Hot electron cooling in Dirac semimetal Cd3As2 due to polar optical phonons

A theory of hot electron cooling power due to polar optical phonons $P_{\rm op}$ is developed in three-dimensional Dirac semimetal($3$DDS) Cd$_3$As$_2$ taking account of hot phonon effect. Hot phonon distribution $N_q$ and $P_{\rm op}$ are investigated as a function of electron temperature $T_e$, electron density $n_e$, and phonon relaxation time $\tau_p$. It is found that $P_{\rm op}$ increases rapidly (slowly) with $T_e$ at lower (higher) temperature regime. Whereas, $P_{\rm op}$ is weakly deceasing with increasing $n_e$. The results are compared with those for three-dimensional electron gas ($3$DEG) in Cd$_3$As$_2$ semiconductor.
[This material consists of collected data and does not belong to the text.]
$ cat config.mk
export PLATFORM = sky130hd
export DESIGN_NAME = multdiv_arbiter
export DESIGN_NICKNAME = d
export VERILOG_FILES = /design/src/rtl/multdiv_arbiter.sv
export SDC_FILE = /design/constraint.sdc
export NUM_CORES = 1
export LEC_CHECK = 0
export ABC_AREA = 1
export BUFFER_PORTS_ARGS = -buffer_cell sky130_fd_sc_hd__buf_2
export CAP_MARGIN = 10
export CORE_MARGIN = 5
export CORE_UTILIZATION = 48
export DETAILED_ROUTE_END_ITERATION = 10
export PLACE_DENSITY = 0.83
export SLEW_MARGIN = 10
export SYNTH_ARGS = -nofsm -noshare
export SYNTH_HDL_FRONTEND = slang
export SYNTH_SLANG_ARGS = --single-unit
$ cat constraint.sdc
create_clock -name clock -period 5.8 [get_ports clock]
set_input_delay 0 -clock clock [delete_from_list [all_inputs] [get_ports clock]]
set_output_delay 0 -clock clock [all_outputs]
set_load 0.01 [all_outputs]
$ cat src/rtl/multdiv_arbiter.sv
// multdiv_arbiter: shares one multdiv unit between two requesters.
// Round-robin grant, operand latching, one-cycle start pulse, wait for
// resultRDY with timeout, then a one-cycle response pulse to the winner.
//
// Handshake: a requester raises reqN_valid with stable operands and holds it
// until reqN_ready is seen high; the op is transferred in the cycle where
// valid && ready are both high. reqN_ready is only ever high in IDLE.
// Responses are a single-cycle respN_valid pulse with no back-pressure.
module multdiv_arbiter #(
    parameter int TIMEOUT_CYCLES = 64,
    parameter int CNT_W          = 7
) (
    input  logic        clock,
    input  logic        reset,
    input  logic        req0_valid,
    input  logic        req0_is_div,
    input  logic [31:0] req0_opA,
    input  logic [31:0] req0_opB,
    output logic        req0_ready,
    input  logic        req1_valid,
    input  logic        req1_is_div,
    input  logic [31:0] req1_opA,
    input  logic [31:0] req1_opB,
    output logic        req1_ready,
    output logic        resp0_valid,
    output logic        resp1_valid,
    output logic [31:0] resp_result,
    output logic        resp_exception,
    output logic        resp_timeout,
    output logic [31:0] md_opA,
    output logic [31:0] md_opB,
    output logic        md_ctrl_MULT,
    output logic        md_ctrl_DIV,
    input  logic [31:0] md_result,
    input  logic        md_exception,
    input  logic        md_resultRDY,
    output logic        busy,
    output logic [1:0]  state_dbg
);

    typedef enum logic [1:0] {
        S_IDLE  = 2'd0,
        S_START = 2'd1,
        S_WAIT  = 2'd2,
        S_RESP  = 2'd3
    } state_t;

    // Last WAIT cycle index: the counter reads 0..TIMEOUT_CYCLES-1 while waiting.
    localparam logic [CNT_W-1:0] WAIT_LAST = CNT_W'(TIMEOUT_CYCLES - 1);

    state_t            state;
    state_t            state_nxt;
    logic              rr_ptr;
    logic              grant_id;
    logic              grant_nxt;
    logic              accept;
    logic              op_is_div;
    logic [31:0]       op_a;
    logic [31:0]       op_b;
    logic [CNT_W-1:0]  wait_cnt;
    logic              rdy_hit;
    logic              to_hit;

    // Ready is ignored in the first WAIT cycle so a stale resultRDY left over
    // from a previous op cannot complete this one; ready beats timeout.
    assign rdy_hit = (state == S_WAIT) && (wait_cnt != '0) && md_resultRDY;
    assign to_hit  = (state == S_WAIT) && !rdy_hit && (wait_cnt == WAIT_LAST);

    // Next-state, grant decision and request-side ready.
    always_comb begin
        state_nxt  = state;
        req0_ready = 1'b0;
        req1_ready = 1'b0;
        grant_nxt  = grant_id;
        accept     = 1'b0;
        case (state)
            S_IDLE: begin
                if (req0_valid && (!req1_valid || !rr_ptr)) begin
                    req0_ready = 1'b1;
                    grant_nxt  = 1'b0;
                    accept     = 1'b1;
                    state_nxt  = S_START;
                end else if (req1_valid) begin
                    req1_ready = 1'b1;
                    grant_nxt  = 1'b1;
                    accept     = 1'b1;
                    state_nxt  = S_START;
                end
            end
            S_START: state_nxt = S_WAIT;
            S_WAIT:  if (rdy_hit || to_hit) state_nxt = S_RESP;
            S_RESP:  state_nxt = S_IDLE;
            default: state_nxt = S_IDLE;
        endcase
    end

    // State register.
    always_ff @(posedge clock or posedge reset) begin
        if (reset) state <= S_IDLE;
        else       state <= state_nxt;
    end

    // Latch the winning op and rotate the round-robin pointer on accept.
    always_ff @(posedge clock or posedge reset) begin
        if (reset) begin
            op_a      <= '0;
            op_b      <= '0;
            op_is_div <= 1'b0;
            grant_id  <= 1'b0;
            rr_ptr    <= 1'b0;
        end else if (accept) begin
            op_a      <= grant_nxt ? req1_opA    : req0_opA;
            op_b      <= grant_nxt ? req1_opB    : req0_opB;
            op_is_div <= grant_nxt ? req1_is_div : req0_is_div;
            grant_id  <= grant_nxt;
            rr_ptr    <= ~grant_nxt;
        end
    end

    // Wait counter: cleared in START, counts every WAIT cycle.
    always_ff @(posedge clock or posedge reset) begin
        if (reset)                 wait_cnt <= '0;
        else if (state == S_START) wait_cnt <= '0;
        else if (state == S_WAIT)  wait_cnt <= wait_cnt + CNT_W'(1);
    end

    // Response pulse and held result fields, captured on leaving WAIT.
    always_ff @(posedge clock or posedge reset) begin
        if (reset) begin
            resp0_valid    <= 1'b0;
            resp1_valid    <= 1'b0;
            resp_result    <= '0;
            resp_exception <= 1'b0;
            resp_timeout   <= 1'b0;
        end else begin
            resp0_valid <= (rdy_hit || to_hit) && !grant_id;
            resp1_valid <= (rdy_hit || to_hit) && grant_id;
            if (rdy_hit) begin
                resp_result    <= md_result;
                resp_exception <= md_exception;
                resp_timeout   <= 1'b0;
            end else if (to_hit) begin
                resp_result    <= '0;
                resp_exception <= 1'b1;
                resp_timeout   <= 1'b1;
            end
        end
    end

    assign md_opA       = op_a;
    assign md_opB       = op_b;
    assign md_ctrl_MULT = (state == S_START) && !op_is_div;
    assign md_ctrl_DIV  = (state == S_START) && op_is_div;
    assign busy         = (state != S_IDLE);
    assign state_dbg    = state;

endmodule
Hot phonon effect is found to reduce $P_{\rm op}$ considerably and it is stronger in 3DDS Cd$_3$As$_2$ than in Cd$_3$As$_2$ semiconductor. $P_{\rm op}$ is also compared with the hot electron cooling power due to acoustic phonons $P_{\rm ac}$. We find that a crossover takes place from $P_{\rm ac}$ dominated cooling at low $T_e$ to $P_{\rm op}$ dominated cooling at higher $T_e$. The temperature at which this crossover occurs shifts towards higher values with the increase of $n_e$. Also, hot electron energy relaxation time $\tau_e$ is discussed and estimated.